People in their thousands turned out for Remembrance Sunday on a cold but sunny November’s morning in Colchester led by The Mayor and Mayoress of Colchester, Cllrs. Gerald and Beverly Oxford.
Members of the council, civic dignitaries, The Royal British Legion and representation from the Colchester Garrison gathered at the War Memorial outside the entrance to Colchester Castle at 10:40am.
At 11:00am, a two minute silence was signalled by the firing of a 105mm Light Gun by soldiers from 16 Air Assault Brigade.
The two minute silence represents the eleventh hour of the eleventh day of the eleventh month in 1918, when the guns of Europe finally fell silent.
The moving service at the war memorial was followed by a march past along the High Street by soldiers, veterans and youth organisations, with the Mayor, CCllr. Gerald Oxford taking the salute at the Town Hall.

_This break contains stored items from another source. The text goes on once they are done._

File: src/rtl/xpose_grid.sv
`timescale 1ns/1ps
module xpose_grid
   import xpose_pkg::*;
#(
   parameter int N = 8
) (
   input  logic         clk,
   input  logic         rst_n,
   input  flow_e        flow,
   input  logic [N-1:0] lane_in,
   output logic [N-1:0] east_col,
   output logic [N-1:0] south_row
);
   logic [N-1:0] q [N];
   logic         vert;

   assign vert = (flow == FLOW_COL);

   for (genvar r = 0; r < N; r++) begin : g_row
      for (genvar c = 0; c < N; c++) begin : g_col
         logic w_src;
         logic n_src;
         // lane k enters row N-1-k (row flow) or column N-1-k (column flow),
         // so lane 0 always reaches the drain edge first
         if (c == 0) begin : g_wedge
            assign w_src = lane_in[N-1-r];
         end else begin : g_winner
            assign w_src = q[r][c-1];
         end
         if (r == 0) begin : g_nedge
            assign n_src = lane_in[N-1-c];
         end else begin : g_ninner
            assign n_src = q[r-1][c];
         end
         xpose_cell u_cell (
            .clk        (clk),
            .rst_n      (rst_n),
            .take_north (vert),
            .from_west  (w_src),
            .from_north (n_src),
            .q          (q[r][c])
         );
      end
      assign east_col[r]  = q[r][N-1];
      assign south_row[r] = q[N-1][r];
   end
endmodule

File: src/rtl/bit_transposer.sv
`timescale 1ns/1ps
module bit_transposer
   import xpose_pkg::*;
#(
   parameter int N = 8
) (
   input  logic         clk,
   input  logic         rst_n,
   input  logic [N-1:0] s,
   output logic [N-1:0] p
);
   localparam int CW = (N > 2) ? $clog2(N) : 1;

   if (N < 2) begin : g_bad_size
      $error("bit_transposer: N must be at least 2");
   end

   logic [CW-1:0] cnt;
   flow_e         flow;
   logic [N-1:0]  east_col;
   logic [N-1:0]  south_row;

   xpose_phase #(.N(N)) u_phase (
      .clk   (clk),
      .rst_n (rst_n),
      .cnt   (cnt),
      .flow  (flow)
   );

   xpose_grid #(.N(N)) u_grid (
      .clk       (clk),
      .rst_n     (rst_n),
      .flow      (flow),
      .lane_in   (s),
      .east_col  (east_col),
      .south_row (south_row)
   );

   // drain from the edge facing away from the filling axis
   assign p = (flow == FLOW_ROW) ? east_col : south_row;
endmodule
**config.mk**
```make
export PLATFORM = sky130hd
export DESIGN_NAME = cached_pkt_fifo
export DESIGN_NICKNAME = d
export VERILOG_FILES = /design/src/rtl/cpf_pkg.sv /design/src/rtl/cpf_ring.sv /design/src/rtl/cpf_bulk.sv /design/src/rtl/cpf_sched.sv /design/src/rtl/cached_pkt_fifo.sv
export SDC_FILE = /design/constraint.sdc
export NUM_CORES = 2
export LEC_CHECK = 0
export CAP_MARGIN = 30
export CORE_MARGIN = 1.5
export CORE_UTILIZATION = 50
export CTS_CLUSTER_DIAMETER = 120
export DETAILED_ROUTE_END_ITERATION = 10
export HOLD_SLACK_MARGIN = 0.12
export PLACE_DENSITY_LB_ADDON = 0.08
export RECOVER_POWER = 100
export SYNTH_ARGS = -nofsm -noshare
export SYNTH_HDL_FRONTEND = slang
export SYNTH_SLANG_ARGS = --single-unit
```
**constraint.sdc**
```tcl
create_clock -name clk -period 2.5 [get_ports clk]
set_input_delay 0.25 -clock clk [delete_from_list [all_inputs] [get_ports clk]]
set_output_delay 0.25 -clock clk [all_outputs]
set_load 0.01 [all_outputs]
```
[src/rtl/rs485_dir_pkg.sv]
package rs485_dir_pkg;

  typedef enum logic {
    SIDE_RX = 1'b0,
    SIDE_TX = 1'b1
  } line_side_e;

  localparam logic MARK_LVL   = 1'b1;
  localparam logic RST_DIR_LV = 1'b1;

  // Pin level for a given side: with no inversion the transmit side is low.
  function automatic logic side_level(line_side_e side, logic inv);
    return (side == SIDE_TX) ? inv : ~inv;
  endfunction

endpackage

[src/rtl/rs485_tx_track.sv]
module rs485_tx_track
  import rs485_dir_pkg::*;
(
  input  logic       clk,
  input  logic       rst,
  input  logic       cfg_tx_off,
  input  logic       txf_empty,
  input  logic       tsr_busy,
  output line_side_e side_nxt,
  output logic       tsr_load_ok,
  output logic       tx_mark_hold
);

  logic tx_act_q;
  logic act_nxt;

  // Activity holds across inter-character gaps while data is still queued
  // and the transmitter is enabled.
  assign act_nxt  = tsr_busy | (tx_act_q & ~txf_empty & ~cfg_tx_off);
  assign side_nxt = act_nxt ? SIDE_TX : SIDE_RX;

  always_ff @(posedge clk) begin
    if (rst) begin
      tx_act_q     <= 1'b0;
      tsr_load_ok  <= 1'b1;
      tx_mark_hold <= 1'b0;
    end else begin
      tx_act_q     <= act_nxt;
      tsr_load_ok  <= ~cfg_tx_off;
      tx_mark_hold <= cfg_tx_off & ~tsr_busy;
    end
  end


  busy_enters_tx_chk: assert property (@(posedge clk) disable iff (rst)
    tsr_busy |=> tx_act_q);


  drained_leaves_tx_chk: assert property (@(posedge clk) disable iff (rst)
    (!tsr_busy && txf_empty) |=> !tx_act_q);


  load_blocked_chk: assert property (@(posedge clk) disable iff (rst)
    cfg_tx_off |=> !tsr_load_ok);


  no_mark_midchar_chk: assert property (@(posedge clk) disable iff (rst)
    tsr_busy |=> !tx_mark_hold);

endmodule
<file path="src/rtl/ctrl_port_pkg.sv">
// Package: constants and types shared by the dual-mode control port.
package ctrl_port_pkg;
    localparam int          PTR_W         = 7;          // register address bits in the pointer byte
    localparam logic [5:0]  DEV_ID_HI     = 6'b001100;  // fixed upper device-address bits
    localparam logic [7:0]  SPI_CHIP_BYTE = 8'h30;      // required first byte of an SPI frame

    typedef enum logic [2:0] {
        I2C_IDLE,
        I2C_RX,
        I2C_RXACK,
        I2C_TX,
        I2C_TXACK
    } i2c_state_t;

    typedef enum logic [1:0] {
        BK_ADDR,
        BK_MAP,
        BK_DATA
    } byte_kind_t;
endpackage

</file>
<file path="src/rtl/pin_sync.sv">
// pin_sync: multi-stage synchronizer with edge detection for asynchronous pins.
// Assumes inputs change slowly relative to clk. Edges are reported only after
// the chain has filled following reset, so reset values never look like edges.
module pin_sync #(
    parameter int WIDTH  = 5,
    parameter int STAGES = 2
) (
    input  logic             clk,
    input  logic             rst_n,
    input  logic [WIDTH-1:0] din,
    output logic [WIDTH-1:0] lvl,
    output logic [WIDTH-1:0] rise,
    output logic [WIDTH-1:0] fall,
    output logic             primed
);
    localparam int FILL_MAX = STAGES + 1;
    localparam int FILL_W   = $clog2(FILL_MAX + 1);

    logic [WIDTH-1:0] stage_q [STAGES];
    logic [WIDTH-1:0] prev_q;
    logic [FILL_W-1:0] fill_q;

    // First stage captures the raw pins.
    always_ff @(posedge clk) begin
        if (!rst_n) stage_q[0] <= '0;
        else        stage_q[0] <= din;
    end

    genvar gi;
    generate
        for (gi = 1; gi < STAGES; gi++) begin : g_stage
            // Further stages shift the sampled value toward the output.
            always_ff @(posedge clk) begin
                if (!rst_n) stage_q[gi] <= '0;
                else        stage_q[gi] <= stage_q[gi-1];
            end
        end
    endgenerate

    // Remember the previous level and count fill cycles after reset.
    always_ff @(posedge clk) begin
        if (!rst_n) begin
            prev_q <= '0;
            fill_q <= '0;
        end else begin
            prev_q <= stage_q[STAGES-1];
            if (fill_q != FILL_W'(FILL_MAX)) fill_q <= fill_q + 1'b1;
        end
    end

    assign primed = (fill_q == FILL_W'(FILL_MAX));
    assign lvl    = stage_q[STAGES-1];
    assign rise   = primed ? (lvl & ~prev_q) : '0;
    assign fall   = primed ? (~lvl & prev_q) : '0;
endmodule

</file>
<file path="src/rtl/map_ptr.sv">
// map_ptr: memory address pointer with auto-increment flag.
// A load takes bit 7 as the increment flag and bits 6:0 as the address.
// An advance moves the address up by one only when the flag is set, and it
// stops at the top code so it never wraps back onto real registers.
module map_ptr
    import ctrl_port_pkg::*;
(
    input  logic             clk,
    input  logic             rst_n,
    input  logic             map_ld,
    input  logic [7:0]       map_val,
    input  logic             adv,
    output logic [PTR_W-1:0] ptr,
    output logic             incr
);
    // Load or advance the pointer.
    always_ff @(posedge clk) begin
        if (!rst_n) begin
            ptr  <= '0;
            incr <= 1'b0;
        end else if (map_ld) begin
            incr <= map_val[7];
            ptr  <= map_val[PTR_W-1:0];
        end else if (adv && incr && (ptr != '1)) begin
            ptr <= ptr + 1'b1;
        end
    end

    // with increment off and no new load, the pointer holds.
    a_r4_ptr_hold: assert property (@(posedge clk) disable iff (!rst_n)
        (!map_ld && !incr) |=> $stable(ptr));
endmodule

</file>
<file path="src/rtl/i2c_engine.sv">
// i2c_engine: I2C slave byte engine working on synchronized SCL/SDA levels and edges.
// Receives the address, pointer and data bytes, drives ACKs and read data on
// SDA through an open-drain enable, and pulses map_ld / wr / rd_adv for the
// pointer unit. It assumes the bus is slow compared with clk and that no
// clock stretching is needed. When en is low it idles and releases SDA.
module i2c_engine
    import ctrl_port_pkg::*;
(
    input  logic       clk,
    input  logic       rst_n,
    input  logic       en,
    input  logic       scl_lvl,
    input  logic       scl_rise,
    input  logic       scl_fall,
    input  logic       sda_lvl,
    input  logic       sda_rise,
    input  logic       sda_fall,
    input  logic [6:0] dev_addr,
    input  logic [7:0] rd_data,
    output logic       sda_oe,
    output logic       map_ld,
    output logic       wr,
    output logic       rd_adv,
    output logic [7:0] byte_o
);
    i2c_state_t st_q;
    byte_kind_t kind_q;
    logic [7:0] sh_q;
    logic [3:0] cnt_q;
    logic       rw_q;
    logic       nack_q;

    logic start_c, stop_c;
    assign start_c = scl_lvl && sda_fall;
    assign stop_c  = scl_lvl && sda_rise;
    assign byte_o  = sh_q;

    // Bus protocol state machine: shift bytes, answer ACKs, send read bytes.
    always_ff @(posedge clk) begin
        if (!rst_n) begin
            st_q   <= I2C_IDLE;
            kind_q <= BK_ADDR;
            sh_q   <= '0;
            cnt_q  <= '0;
            rw_q   <= 1'b0;
            nack_q <= 1'b0;
            sda_oe <= 1'b0;
            map_ld <= 1'b0;
            wr     <= 1'b0;
            rd_adv <= 1'b0;
        end else begin
            map_ld <= 1'b0;
            wr     <= 1'b0;
            rd_adv <= 1'b0;
            if (!en || stop_c) begin
                st_q   <= I2C_IDLE;
                sda_oe <= 1'b0;
            end else if (start_c) begin
                st_q   <= I2C_RX;
                kind_q <= BK_ADDR;
                cnt_q  <= '0;
                sda_oe <= 1'b0;
            end else begin
                case (st_q)
                    I2C_RX: begin
                        if (scl_rise && cnt_q != 4'd8) begin
                            sh_q  <= {sh_q[6:0], sda_lvl};
                            cnt_q <= cnt_q + 4'd1;
                        end else if (scl_fall && cnt_q == 4'd8) begin
                            cnt_q <= '0;
                            case (kind_q)
                                BK_ADDR: begin
                                    if (sh_q[7:1] == dev_addr) begin
                                        rw_q   <= sh_q[0];
                                        sda_oe <= 1'b1;
                                        st_q   <= I2C_RXACK;
                                    end else begin
                                        st_q <= I2C_IDLE;
                                    end
                                end
                                BK_MAP: begin
                                    map_ld <= 1'b1;
                                    sda_oe <= 1'b1;
                                    st_q   <= I2C_RXACK;
                                end
                                default: begin
                                    wr     <= 1'b1;
                                    sda_oe <= 1'b1;
                                    st_q   <= I2C_RXACK;
                                end
                            endcase
                        end
                    end
                    I2C_RXACK: begin
                        if (scl_fall) begin
                            if (kind_q == BK_ADDR && rw_q) begin
                                sh_q   <= rd_data;
                                sda_oe <= ~rd_data[7];
                                cnt_q  <= 4'd1;
                                rd_adv <= 1'b1;
                                st_q   <= I2C_TX;
                            end else begin
                                sda_oe <= 1'b0;
                                cnt_q  <= '0;
                                kind_q <= (kind_q == BK_ADDR) ? BK_MAP : BK_DATA;
                                st_q   <= I2C_RX;
                            end
                        end
                    end
                    I2C_TX: begin
                        if (scl_fall) begin
                            if (cnt_q == 4'd8) begin
                                sda_oe <= 1'b0;
                                st_q   <= I2C_TXACK;
                            end else begin
                                sda_oe <= ~sh_q[6];
                                sh_q   <= {sh_q[6:0], 1'b0};
                                cnt_q  <= cnt_q + 4'd1;
                            end
                        end
                    end
                    I2C_TXACK: begin
                        if (scl_rise) begin
                            nack_q <= sda_lvl;
                        end else if (scl_fall) begin
                            if (nack_q) begin
                                st_q <= I2C_IDLE;
                            end else begin
                                sh_q   <= rd_data;
                                sda_oe <= ~rd_data[7];
                                cnt_q  <= 4'd1;
                                rd_adv <= 1'b1;
                                st_q   <= I2C_TX;
                            end
                        end
                    end
                    default: ;
                endcase
            end
        end
    end

    // once disabled, the engine releases SDA by the next cycle.
    a_r10_release_when_off: assert property (@(posedge clk) disable iff (!rst_n)
        !en |=> !sda_oe);
endmodule

</file>
<file path="src/rtl/spi_engine.sv">
// spi_engine: write-only SPI frame decoder on synchronized pins.
// While chip select is low, it shifts bits on rising clock edges, MSB first.
// Byte 0 must be the chip byte, or the frame is ignored. Byte 1 loads the
// pointer, and each later byte pulses a write. Chip select high ends the frame.
module spi_engine
    import ctrl_port_pkg::*;
(
    input  logic       clk,
    input  logic       rst_n,
    input  logic       en,
    input  logic       cs_lvl,
    input  logic       cs_fall,
    input  logic       sclk_rise,
    input  logic       sdin_lvl,
    output logic       map_ld,
    output logic       wr,
    output logic [7:0] byte_o
);
    logic [7:0] sh_q;
    logic [2:0] cnt_q;
    logic [1:0] idx_q;
    logic       bad_q;
    logic [7:0] nxt_c;

    assign nxt_c  = {sh_q[6:0], sdin_lvl};
    assign byte_o = sh_q;

    // Frame decoder: count bits and classify each completed byte.
    always_ff @(posedge clk) begin
        if (!rst_n) begin
            sh_q   <= '0;
            cnt_q  <= '0;
            idx_q  <= '0;
            bad_q  <= 1'b0;
            map_ld <= 1'b0;
            wr     <= 1'b0;
        end else begin
            map_ld <= 1'b0;
            wr     <= 1'b0;
            if (cs_lvl || cs_fall) begin
                cnt_q <= '0;
                idx_q <= '0;
                bad_q <= 1'b0;
            end else if (en && sclk_rise && !bad_q) begin
                sh_q  <= nxt_c;
                cnt_q <= cnt_q + 3'd1;
                if (cnt_q == 3'd7) begin
                    case (idx_q)
                        2'd0: begin
                            if (nxt_c == SPI_CHIP_BYTE) idx_q <= 2'd1;
                            else                        bad_q <= 1'b1;
                        end
                        2'd1: begin
                            map_ld <= 1'b1;
                            idx_q  <= 2'd2;
                        end
                        default: wr <= 1'b1;
                    endcase
                end
            end
        end
    end
endmodule

</file>
<file path="src/rtl/dual_serial_regport.sv">
// dual_serial_regport: top of the dual-mode control port.
// Synchronizes all serial pins and latches the device-address bit after reset.
// It locks SPI mode on the first falling edge of the shared pin, steers the
// active engine's byte and strobes to the shared pointer, and gates register
// access to addresses below REG_COUNT. It assumes the register file answers
// reads for reg_addr_o without delay.
module dual_serial_regport
    import ctrl_port_pkg::*;
#(
    parameter int REG_COUNT   = 8,
    parameter int SYNC_STAGES = 2
) (
    input  logic             clk,
    input  logic             rst_n,
    input  logic             scl_i,
    input  logic             sda_i,
    output logic             sda_oe_o,
    input  logic             cclk_i,
    input  logic             cdin_i,
    input  logic             adsel_i,
    output logic             spi_mode_o,
    output logic [PTR_W-1:0] reg_addr_o,
    output logic [7:0]       reg_wdata_o,
    output logic             reg_we_o,
    input  logic [7:0]       reg_rdata_i
);
    localparam int                NPIN    = 5;
    localparam int                P_SCL   = 0;
    localparam int                P_SDA   = 1;
    localparam int                P_CCLK  = 2;
    localparam int                P_CDIN  = 3;
    localparam int                P_SEL   = 4;
    localparam logic [PTR_W-1:0]  LAST    = PTR_W'(REG_COUNT - 1);

    logic [NPIN-1:0] s_lvl, s_rise, s_fall;
    logic            s_primed, primed_d, ad0_q, spi_q;
    logic            i_map_ld, i_wr, i_rd_adv, s_map_ld, s_wr;
    logic [7:0]      i_byte, s_byte, cur_byte, rd_gated;
    logic            map_ld_c, wr_c, in_range;
    logic            sync_unused;

    pin_sync #(.WIDTH(NPIN), .STAGES(SYNC_STAGES)) u_sync (
        .clk(clk), .rst_n(rst_n),
        .din({adsel_i, cdin_i, cclk_i, sda_i, scl_i}),
        .lvl(s_lvl), .rise(s_rise), .fall(s_fall), .primed(s_primed)
    );

    assign sync_unused = ^{s_rise[P_CDIN], s_fall[P_CDIN], s_lvl[P_CCLK],
                           s_fall[P_CCLK], s_rise[P_SEL]};

    // Capture the address bit once, when the synchronizer first holds valid data.
    always_ff @(posedge clk) begin
        if (!rst_n) begin
            primed_d <= 1'b0;
            ad0_q    <= 1'b0;
        end else begin
            primed_d <= s_primed;
            if (s_primed && !primed_d) ad0_q <= s_lvl[P_SEL];
        end
    end

    // Lock SPI mode on the first falling edge of the shared pin.
    always_ff @(posedge clk) begin
        if (!rst_n)            spi_q <= 1'b0;
        else if (s_fall[P_SEL]) spi_q <= 1'b1;
    end

    i2c_engine u_i2c (
        .clk(clk), .rst_n(rst_n), .en(!spi_q),
        .scl_lvl(s_lvl[P_SCL]), .scl_rise(s_rise[P_SCL]), .scl_fall(s_fall[P_SCL]),
        .sda_lvl(s_lvl[P_SDA]), .sda_rise(s_rise[P_SDA]), .sda_fall(s_fall[P_SDA]),
        .dev_addr({DEV_ID_HI, ad0_q}), .rd_data(rd_gated),
        .sda_oe(sda_oe_o), .map_ld(i_map_ld), .wr(i_wr), .rd_adv(i_rd_adv),
        .byte_o(i_byte)
    );

    spi_engine u_spi (
        .clk(clk), .rst_n(rst_n), .en(spi_q),
        .cs_lvl(s_lvl[P_SEL]), .cs_fall(s_fall[P_SEL]),
        .sclk_rise(s_rise[P_CCLK]), .sdin_lvl(s_lvl[P_CDIN]),
        .map_ld(s_map_ld), .wr(s_wr), .byte_o(s_byte)
    );

    assign map_ld_c = spi_q ? s_map_ld : i_map_ld;
    assign wr_c     = spi_q ? s_wr     : i_wr;
    assign cur_byte = spi_q ? s_byte   : i_byte;

    map_ptr u_ptr (
        .clk(clk), .rst_n(rst_n),
        .map_ld(map_ld_c), .map_val(cur_byte),
        .adv(wr_c || (i_rd_adv && !spi_q)),
        .ptr(reg_addr_o), .incr()
    );

    // Range gate: registers above the last index neither take writes nor return data.
    always_comb begin
        in_range    = (reg_addr_o <= LAST);
        rd_gated    = in_range ? reg_rdata_i : 8'h00;
        reg_we_o    = wr_c && in_range;
        reg_wdata_o = cur_byte;
    end

    assign spi_mode_o = spi_q;

    // SPI mode never clears without reset.
    a_r8_spi_sticky: assert property (@(posedge clk) disable iff (!rst_n)
        spi_q |=> spi_q);
    // no write strobe reaches a register that does not exist.
    a_r7_we_in_range: assert property (@(posedge clk) disable iff (!rst_n)
        reg_we_o |-> (reg_addr_o <= LAST));
    // SDA stays released once SPI mode has settled.
    a_r10_no_sda_in_spi: assert property (@(posedge clk) disable iff (!rst_n)
        (spi_q && $past(spi_q)) |-> !sda_oe_o);
    // a pointer load and a write strobe never coincide.
    a_r9_ld_wr_excl: assert property (@(posedge clk) disable iff (!rst_n)
        !(map_ld_c && wr_c));
endmodule

</file>
<file path="config.mk">
export PLATFORM = sky130hd
export DESIGN_NAME = dual_serial_regport
export DESIGN_NICKNAME = d
export VERILOG_FILES = /design/src/rtl/ctrl_port_pkg.sv /design/src/rtl/pin_sync.sv /design/src/rtl/map_ptr.sv /design/src/rtl/i2c_engine.sv /design/src/rtl/spi_engine.sv /design/src/rtl/dual_serial_regport.sv
export SDC_FILE = /design/constraint.sdc
export NUM_CORES = 1
export LEC_CHECK = 0
export CORE_AREA = 2 2 112 114
export CTS_CLUSTER_DIAMETER = 120
export CTS_CLUSTER_SIZE = 16
export DETAILED_ROUTE_END_ITERATION = 10
export DIE_AREA = 0 0 114 116
export HOLD_SLACK_MARGIN = 0.08
export PLACE_DENSITY = 0.55
export SLEW_MARGIN = 0
export SYNTH_ARGS = -nofsm -noshare
export SYNTH_HDL_FRONTEND = slang
export SYNTH_HIERARCHICAL = 1
export SYNTH_SLANG_ARGS = --single-unit
</file>
<file path="constraint.sdc">
create_clock -name clk -period 4.4 [get_ports clk]
set_input_delay 0.66 -clock clk [delete_from_list [all_inputs] [get_ports clk]]
set_output_delay 0.66 -clock clk [all_outputs]
set_load 0.01 [all_outputs]
</file>
==> impl_metrics.py, run 1 <==
metrics = {
    "floorplan": {
        "core_area_sq_mm": 0.0119,
        "die_height_microns": 116,
        "pin_count": 33,
        "die-area_sq_mm": 0.0132,
        "die_width_microns": 114,
        "initial_core_util": 0.294,
        "rows": 40,
    },
    "sta": {
        "setup_violations": 0,
        "rsz0062_at_grt": "false",
        "relSlewSlack": 0.529,
        "tightest_slew_ns": 0.704,
        "setup_tns_ns": 0,
        "fmax_mhz": 380,
        "hold_slack_ns": 0.444,
        "finalWorstSetupSlack_ns": 1.77,
        "post-route-min-period_ns": 2.63,
        "period_share": 0.598,
        "slew_violations": 0,
        "hold_viol": 0,
        "fin_worst_skew_ns": 0.00627,
    },
    "grt": {
        "grt_util_all_layers": 0.124,
        "antenna_found_initial": 0,
        "grt_pass1_vias": 2604,
        "grt_max_degree": 46,
        "grt_pass1_wl_mm": 13.0,
        "gr-total-overflow": 0,
    },
    "route": {
        "drc": 0,
        "drt-pass1-iter-count": 5,
        "vias": 2809,
        "vias_per_cell": 4.92,
        "wire_per_inst_microns": 14.3,
        "ant_nets": 0,
        "routed_wl_mm": 8.17,
        "drt_iter0_drc": 138,
    },
    "clock_network": {
        "hold_buffers": 0,
        "cts_resized": 0,
        "clock_latency_ns": 0.32,
        "htree_levels": 3,
        "cts.sinks": 66,
        "cts_tree": "done",
        "cts_post_setup_buffers_inserted": 0,
        "cts-root-buf": "clkbuf_16",
        "cts_buffers": 9,
        "path_clk_slew_ns": 0.05,
        "cts_buffer_depth": 2,
    },
    "cells_and_area": {
        "fillCellCount": 1223,
        "nets": 443,
        "num_antenna_cells": 0,
        "syn2layout_area_growth_pct": 20.9,
        "fin_util": 0.355,
        "drive_gt1_frac": 0.151,
    },
    "power_and_ir_drop": {
        "switching_share": 0.200,
        "combPwrFrac": 0.043,
        "clockPowerShare": 0.527,
        "peakVddDrop_mv": 0.158,
        "power.internal_mw": 1.14,
        "p_seq_frac": 0.430,
        "total_power_mw": 1.43,
        "p_leak_nw": 1.49,
        "p_per_area_mw_per_mm2": 338,
        "power.net_switching_mw": 0.286,
    },
    "yosys": {
        "syn_avg_cell_area_sq_um": 9.02,
        "ys_warn_count": 6,
        "postSynthCellCount": 388,
        "synth_area_sq_mm": 0.00350,
    },
    "worst_setup_path": {
        "cp_slowest_stage_delay_ns": 0.54,
        "worstSetupPathType": "reg2out",
        "reg2reg_slack_ns": 2.02,
        "crit_path_start_kind": "flip-flop",
        "path_buf_inv": 1,
        "critPathRequiredTime_ns": 3.74,
        "cp.arrival_ns": 1.97,
        "path_cells": "nor4_4, a21boi_2, clkdlybuf4s50_1",
        "slowest_stage": "clkdlybuf4s50_1",
        "cpLargestDelayFamily": "buffers and inverters",
        "cp-end-kind": "output port",
        "crit_fanout": 9,
    },
    "placement": {
        "pre_cts_ws_ns": 2.06,
        "hpwlAfterDp_mm": 5.91,
        "gp_congestion": 0.865,
        "io_buffers": 32,
    },
    "flow_run": {
        "max-cap-violations": 0,
    },
    "min_path": {
        "hold_path_class": "reg2reg",
    },
    "status": {
        "status": "finished clean",
    },
}
metrics by stage:
step	cells	cell area [sq um]
final	571	4230
after global routing	571	4230
after CTS	571	4230
after detailed placement	557	3920
after global placement	557	3920
after floorplan	392	3510
routing by layer:
metal / global-route usage / vias to the layer above / wire (microns)
met1: 0.168 / 1298 / 3890
met4: 0.0366 / 0 / 52
met3: 0.0377 / 7 / 483
met2: 0.192 / 68 / 3750
met5: 0 / - / 0
li1: - / 1436 / -
layout make-up:
class                      count  area (sq um)  area share
inverter                      10          37.5     0.00888
multi-input combinational    300          2040       0.483
clock inverter                 3          65.1      0.0154
timing repair buffer          34           335      0.0793
tap                          147           184      0.0435
clock buffer                  11           243      0.0574
sequential                    66          1320       0.312
path summary, 6_finish.rpt:
kind / from / to / cells past startpoint
setup reg to reg: u_sync/fill_q[0] / u_i2c/byte_o[6] / 8
hold / removal: u_sync/stage_q[0][4] / u_sync/stage_q[1][4] / 1
hold reg to reg: u_sync/stage_q[0][4] / u_sync/stage_q[1][4] / 1
setup / recovery: u_ptr/ptr[5] / reg_we_o / 3
sequential cells by signal, indices dropped and copies added, names as in the netlist, 2 cells and up:
name / flops
u_spi/cnt_q: 3
u_sync/fill_q: 2
u_i2c/st_q: 3
u_i2c/cnt_q: 4
u_spi/idx_q: 2
u_ptr/ptr: 7
u_i2c/kind_q: 2
u_sync/stage_q: 10
u_spi/byte_o: 8
u_sync/prev_q: 4
u_i2c/byte_o: 8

Remembrance Sunday is held in the UK as a day to “commemorate the contribution of British and Commonwealth military and civilian servicemen and women in the two World Wars.”Traditionally held on the second Sunday in November, the Sunday nearest to the 11th of November, Remembrance Sunday commemorates the 1918 anniversary of the end of hostilities in the First World War at 11 a.m.
Vic Flores, newly elected Conservative councillor for Shrub End, himself an ex-RAF photographer was also in attendance: “Being an ex-serviceman I have attended many Remembrance Sunday services, but this is my first as a councillor in my home town of Colchester and I’m very proud to be here, to remember all those who made the ultimate sacrifice.”
Colchester councillor for Castle ward, Darius Laws attended the moving ceremony: “The amount of people attending the Sunday commemorations grows year on year. We must never forget the ultimate sacrifice so many made for our freedom today.”
The British Legion is the national custodian of Remembrance, safeguarding the memory of those who fought and died in conflict and more.
The Legion reminds people: “by donating and wearing a poppy, you aren’t just remembering the fallen: you’re supporting a new generation of veterans and Service personnel that need support.”